Understanding when Dynamics-Invariant Data Augmentations Benefit Model-free Reinforcement Learning Updates.
Nicholas E. Corrado & Josiah P. Hanna.
Under Review.
[arxiv]

Abstract

Recently, data augmentation (DA) has emerged as a method for leveraging domain knowledge to inexpensively generate additional data in reinforcement learning (RL) tasks, often yielding substantial improvements in data efficiency. While prior work has demonstrated the utility of incorporating augmented data directly into model-free RL updates, it is not well-understood when a particular DA strategy will improve data efficiency. In this paper, we seek to identify general aspects of DA responsible for observed learning improvements. Our study focuses on sparse-reward tasks with dynamics-invariant data augmentation functions, serving as an initial step towards a more general understanding of DA and its integration into RL training. Experimentally, we isolate three relevant aspects of DA: state-action coverage, reward density, and the number of augmented transitions generated per update (the augmented replay ratio). From our experiments, we draw two conclusions: (1) increasing state-action coverage often has a much greater impact on data efficiency than increasing reward density, and (2) decreasing the augmented replay ratio substantially improves data efficiency. In fact, certain tasks in our empirical study are solvable only when the replay ratio is sufficiently low.

Reinforcement learning for automatic generation control using a Kuramoto-like model.
Nicholas E. Corrado, Michael Livesay, Tyson Bailey, & Drew Levin.
Under Review.

Abstract

Awaiting approval from Sandia National Laboratories to share this abstract. Stay tuned!

Deep Reinforcement Learning for Distribution Power System Cyber-Resilience via Distributed Energy Resource Control.
Nicholas E. Corrado, Michael Livesay, Tyson Bailey, & Drew Levin.
To appear in IEEE International Conference on Communications, Control, and Computing Technologies for Smart Grids (IEEE SmartGridComm), 2023.

Abstract

Awaiting approval from Sandia National Laboratories to share this abstract. Stay tuned!

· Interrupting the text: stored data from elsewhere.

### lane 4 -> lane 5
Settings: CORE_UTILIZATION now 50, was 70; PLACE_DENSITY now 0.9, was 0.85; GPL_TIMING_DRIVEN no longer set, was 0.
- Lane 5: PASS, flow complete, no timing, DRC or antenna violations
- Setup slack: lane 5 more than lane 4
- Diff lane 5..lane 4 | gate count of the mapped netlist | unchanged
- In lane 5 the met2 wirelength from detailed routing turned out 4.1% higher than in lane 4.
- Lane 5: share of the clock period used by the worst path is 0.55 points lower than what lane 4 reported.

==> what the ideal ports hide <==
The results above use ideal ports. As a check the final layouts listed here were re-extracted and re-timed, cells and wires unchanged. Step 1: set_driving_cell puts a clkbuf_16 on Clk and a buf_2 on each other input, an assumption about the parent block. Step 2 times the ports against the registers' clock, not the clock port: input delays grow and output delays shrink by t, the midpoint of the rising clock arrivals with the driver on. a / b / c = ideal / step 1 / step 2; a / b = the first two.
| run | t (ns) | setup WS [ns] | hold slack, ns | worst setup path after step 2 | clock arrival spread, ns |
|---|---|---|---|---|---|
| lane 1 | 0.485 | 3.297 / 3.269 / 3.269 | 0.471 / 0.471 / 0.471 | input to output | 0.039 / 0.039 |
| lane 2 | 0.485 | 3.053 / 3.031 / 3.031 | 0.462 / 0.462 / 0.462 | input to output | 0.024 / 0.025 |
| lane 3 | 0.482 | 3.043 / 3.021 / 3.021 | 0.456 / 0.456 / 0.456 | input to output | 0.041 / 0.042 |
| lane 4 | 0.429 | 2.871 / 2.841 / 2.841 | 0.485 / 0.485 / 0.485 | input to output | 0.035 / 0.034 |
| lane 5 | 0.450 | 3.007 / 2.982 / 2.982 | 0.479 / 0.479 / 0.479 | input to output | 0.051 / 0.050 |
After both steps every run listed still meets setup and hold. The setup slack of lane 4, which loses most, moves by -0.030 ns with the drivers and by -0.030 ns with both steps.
Background: an optimization exercise with open tools, aiming at small area, a short achievable clock period and few clock cycles. Do not read the settings as production practice.
No activity file was given, so power comes from the tool's default toggle rates.

==> flow/design.v <==
`timescale 1ns / 1ps
module top(clk,rst,imem_addr,imem_data,led,halted);
        input clk;
        input rst;
        output [0:7] imem_addr;
        input [0:31] imem_data;
        output [0:7] led;
        output halted;
        wire [31:0] ins = imem_data;
        wire [5:0] op  = ins[31:26];
        wire [4:0] rs  = ins[25:21];
        wire [4:0] rt  = ins[20:16];
        wire [4:0] rd  = ins[15:11];
        wire [7:0] imm = ins[7:0];
        wire [5:0] fn  = ins[5:0];
        reg  [7:0] R [0:31];
        reg  [7:0] pc;
        reg  [7:0] x_a, x_b;           
        reg  [7:0] x_alt;              
        reg  [4:0] x_dst;
        reg        x_we, x_lw, x_slt, x_w2, x_br, x_bne, x_pt, x_jal;
        wire [7:0] sum = x_a + x_b;
        reg [7:0] rom;
        always @(*) begin
                case (sum)
                8'd0: rom = 8'b10011100;
                8'd1: rom = 8'b10001111;
                8'd2: rom = 8'b01110000;
                8'd3: rom = 8'b00111011;
                8'd4: rom = 8'b00100000;
                8'd5: rom = 8'b01010000;
                8'd6: rom = 8'b00000111;
                8'd7: rom = 8'b00001000;
                8'd8: rom = 8'b00001001;
                8'd9: rom = 8'b00001010;
                8'd10: rom = 8'b00000110;
                default: rom = 8'b00000000;
                endcase
        end
        wire lt = $signed(x_a) < $signed(x_b);
        wire [7:0] res = x_lw  ? rom :
                         x_slt ? {7'b0, lt} :
                         x_jal ? x_alt : sum;
        wire eq = (x_a == x_b);
        wire miss = x_br & (eq ^ x_bne ^ x_pt);
        wire stop = (pc >= 8'd14);
        wire d_lw   = op[5];                           
        wire d_addi = op[3];                           
        wire d_jal  = op[1] & ~op[5];                  
        wire d_br   = op[2];                           
        wire d_bne  = op[2] & op[0];                   
        wire d_r    = ~(op[5] | op[3] | op[2] | op[1]);  
        wire d_jr   = d_r & ~fn[5];                    
        wire d_slt  = d_r & fn[5] & fn[1];             
        wire d_we   = d_lw | d_addi | d_jal | (d_r & fn[5]);
        wire [4:0] d_dst = d_r ? rd : d_jal ? 5'd31 : rt;
        wire d_imm  = d_lw | d_addi;
        wire d_pt   = imm[7];                          
        wire fwd_a  = x_we & (x_dst == rs);
        wire fwd_b  = x_we & (x_dst == rt);
        wire fwd_31 = x_we & (x_dst == 5'd31);
        wire [7:0] rf_a = R[rs];
        wire [7:0] rf_b = R[rt];
        wire [7:0] d_a = fwd_a ? res : rf_a;
        wire [7:0] d_b = fwd_b ? res : rf_b;
        wire [7:0] r31 = fwd_31 ? res : R[31];
        wire [7:0] pc1 = pc + 8'd1;
        wire [7:0] pci = pc + imm;
        wire [7:0] npc = d_jr ? r31 : d_jal ? imm : (d_br & d_pt) ? pci : pc1;
        assign imem_addr = pc;
        assign halted = stop & ~x_br & ~x_w2;
        assign led = R[2];
        always @(posedge clk) begin
                if (rst | miss | stop) begin
                        x_we  <= 1'b0;
                        x_lw  <= 1'b0;
                        x_slt <= 1'b0;
                        x_w2  <= 1'b0;
                        x_br  <= 1'b0;
                        x_jal <= 1'b0;
                        if (rst) pc <= 8'd12;
                        else if (miss) pc <= x_alt;
                end
                else begin
                        x_we  <= d_we;
                        x_lw  <= d_lw;
                        x_slt <= d_slt;
                        x_w2  <= d_we & (d_dst == 5'd2);
                        x_br  <= d_br;
                        x_jal <= d_jal;
                        pc    <= npc;
                end
                x_bne <= d_bne;
                x_pt  <= d_pt;
                x_alt <= (d_pt | d_jal) ? pc1 : pci;
                x_dst <= d_dst;
                x_a   <= d_a;
                x_b   <= d_imm ? imm : d_b;
        end
        wire [7:0] wd = rst ? 8'd0 : res;
        genvar k;
        generate
                for (k = 0; k < 32; k = k + 1) begin : g_rf
                        always @(posedge clk)
                                if (rst | (x_we & (x_dst == k)))
                                        R[k] <= wd;
                end
        endgenerate
endmodule
Settings: LEC_CHECK=0, CAP_MARGIN=10, CORE_MARGIN=2, CORE_UTILIZATION=40, CTS_CLUSTER_DIAMETER=80, CTS_CLUSTER_SIZE=20, SETUP_SLACK_MARGIN=4.0, SLEW_MARGIN=10, BUFFER_PORTS_ARGS=-buffer_cell sky130_fd_sc_hd__buf_2; clock period 7.0 ns.
standard.sh (not shown) runs the stock make flow with config.mk's settings and CLKGATE_MAP_FILE= SYNTH_SCRIPT=/design/flow/synth_recipe.tcl, a recipe that flattens the netlist after the stock synthesis.
==> flow/flow/run.sh <==
#!/bin/bash
# Standard layout (the standard.sh, standard synthesis), with the port
# buffers made of buf_2 cells instead of buffer_ports' default choice.
set -euo pipefail
echo 'export BUFFER_PORTS_ARGS = -buffer_cell sky130_fd_sc_hd__buf_2' >> config.mk
bash standard.sh > standard.log 2>&1
Edit:
--- a/flow/design.v
+++ b/flow/design.v
@@ -18,7 +18,8 @@
         reg  [7:0] x_a, x_b;           
         reg  [7:0] x_alt;              
         reg  [4:0] x_dst;
-        reg        x_we, x_lw, x_slt, x_w2, x_br, x_bne, x_pt, x_jal;
+        reg        x_we, x_lw, x_slt, x_w2, x_br, x_bne, x_pt, x_alt_end;
+        reg        stop, hq;
         wire [7:0] sum = x_a + x_b;
         reg [7:0] rom;
         always @(*) begin
@@ -39,11 +40,9 @@
         end
         wire lt = $signed(x_a) < $signed(x_b);
         wire [7:0] res = x_lw  ? rom :
-                         x_slt ? {7'b0, lt} :
-                         x_jal ? x_alt : sum;
+                         x_slt ? {7'b0, lt} : sum;
         wire eq = (x_a == x_b);
         wire miss = x_br & (eq ^ x_bne ^ x_pt);
-        wire stop = (pc >= 8'd14);
         wire d_lw   = op[5];                           
         wire d_addi = op[3];                           
         wire d_jal  = op[1] & ~op[5];                  
@@ -67,17 +66,25 @@
         wire [7:0] pc1 = pc + 8'd1;
         wire [7:0] pci = pc + imm;
         wire [7:0] npc = d_jr ? r31 : d_jal ? imm : (d_br & d_pt) ? pci : pc1;
+        wire [7:0] alt = d_pt ? pc1 : pci;
+        wire npc_end = d_jr ? (r31 >= 8'd14) : d_jal ? (imm >= 8'd14) :
+                       (d_br & d_pt) ? (pci >= 8'd14) : (pc1 >= 8'd14);
+        wire kill = rst | miss | stop;
+        wire stop_n = rst ? 1'b0 : miss ? x_alt_end : stop ? 1'b1 : npc_end;
+        wire br_n = ~kill & d_br;
+        wire w2_n = ~kill & d_we & (d_dst == 5'd2);
         assign imem_addr = pc;
-        assign halted = stop & ~x_br & ~x_w2;
+        assign halted = hq;
         assign led = R[2];
         always @(posedge clk) begin
-                if (rst | miss | stop) begin
+                stop <= stop_n;
+                hq   <= stop_n & ~br_n & ~w2_n;
+                if (kill) begin
                         x_we  <= 1'b0;
                         x_lw  <= 1'b0;
                         x_slt <= 1'b0;
                         x_w2  <= 1'b0;
                         x_br  <= 1'b0;
-                        x_jal <= 1'b0;
                         if (rst) pc <= 8'd12;
                         else if (miss) pc <= x_alt;
                 end
@@ -85,17 +92,17 @@
                         x_we  <= d_we;
                         x_lw  <= d_lw;
                         x_slt <= d_slt;
-                        x_w2  <= d_we & (d_dst == 5'd2);
-                        x_br  <= d_br;
-                        x_jal <= d_jal;
+                        x_w2  <= w2_n;
+                        x_br  <= br_n;
                         pc    <= npc;
                 end
                 x_bne <= d_bne;
                 x_pt  <= d_pt;
-                x_alt <= (d_pt | d_jal) ? pc1 : pci;
+                x_alt <= alt;
+                x_alt_end <= (alt >= 8'd14);
                 x_dst <= d_dst;
-                x_a   <= d_a;
-                x_b   <= d_imm ? imm : d_b;
+                x_a   <= d_jal ? pc1 : d_a;
+                x_b   <= d_imm ? imm : d_jal ? 8'd0 : d_b;
         end
         wire [7:0] wd = rst ? 8'd0 : res;
         genvar k;
The new run completed without violations.
First-iteration DRC count decreases by 3.2%.
Routed wire length shrinks by 0.52%.
Design area went up by 8.8%.
Maximum frequency came out lower by 1.4%.
Cell count increases by 7.5%.
Combinational power barely changes.
Global-route usage decreases by 1.7 points.
Total power went down by 1.5%.
Clock-buffer cell count fell by 4.
Register-to-register slack is worse by 0.16 ns.
Synthesized cell count climbs by 3.9%.
Via count goes up by 4.3%.
Sequential share of layout area shrinks by 3.7 points.
No run of this note included a check of the RTL's function; only the layout flow was run.

==> separate check: timing with driven ports <==
No port has a modelled driver above. Below, the same layouts with a new extraction and two added sets of constraints.
Step 1 assumes that a clkbuf_16 drives the clock port and a buf_2 every other input.
Step 2 also shifts input and output timing later by t, the mid clock arrival at the registers, as if the neighbouring blocks saw the same clock.
a / b / c = no drivers / after step 1 / after step 2; a / b = the first two.
| run | shift t [ns] | slack for setup (ns) | worst setup path at the end | latest minus earliest clock arrival (ns) | slew at the worst register clock pin (ns) |
|---|---|---|---|---|---|
| the first run | 0.591 | 3.915 / 3.862 / 3.310 | input to register | 0.025 / 0.025 | 0.09 / 0.09 |
| the second run | 0.607 | 3.872 / 3.837 / 3.230 | input to register | 0.039 / 0.038 | 0.10 / 0.10 |
After both steps setup and hold are still met in every run listed. The setup slack of the second run, which loses most, moves by -0.035 ns with the drivers and by -0.642 ns with both steps.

Simulation-Acquired Latent Action Spaces for Dynamics Generalization.
Nicholas E. Corrado, Yuxiao Qu, & Josiah P. Hanna.
Proceedings of The 1st Conference on Lifelong Learning Agents, 2022.
[paper] [website + video]

Abstract

Deep reinforcement learning has shown incredible promise at training high-performing agents to solve high-dimensional continuous control tasks in a particular training environment. However, to be useful in real-world settings, long-lived agents must perform well across a range of environmental conditions. Naively applying deep RL to a task where environment conditions may vary from episode to episode can be data inefficient. To address this inefficiency, we introduce a method that discovers structure in an agent’s high-dimensional continuous action space to speed up learning across a range of environmental conditions. Whereas prior work on finding so-called latent action spaces requires expert demonstrations or on-task experience, we instead propose to discover the latent, lower-dimensional action space in a simulated source environment and then transfer the learned action space for training in the target environment. We evaluate our novel method on randomized variants of simulated MuJoCo environments and find that, when there is a lower-dimensional action-space to exploit, our method significantly increases data efficiency. For instance, in the Ant environment, our method reduces the 8-dimensional action-space to a 3-dimensional action-space and doubles the average return achieved after a training budget of 2 million timesteps.

Personal

Outside of research, I am a jazz guitarist — in fact, I almost pursued music professionally after high school. I am heavily influenced by jazz manouche (commonly called gypsy jazz) but also draw inspiration from Bossa, Dixieland, and Modal jazz styles. When I was 13, I had the great fortune of meeting and playing with Joe Negri (aka “Handyman Negri” from Mister Rogers’ Neighborhood). He is a jazz legend in my hometown of Pittsburgh and arguably one of the best jazz guitarists in the US.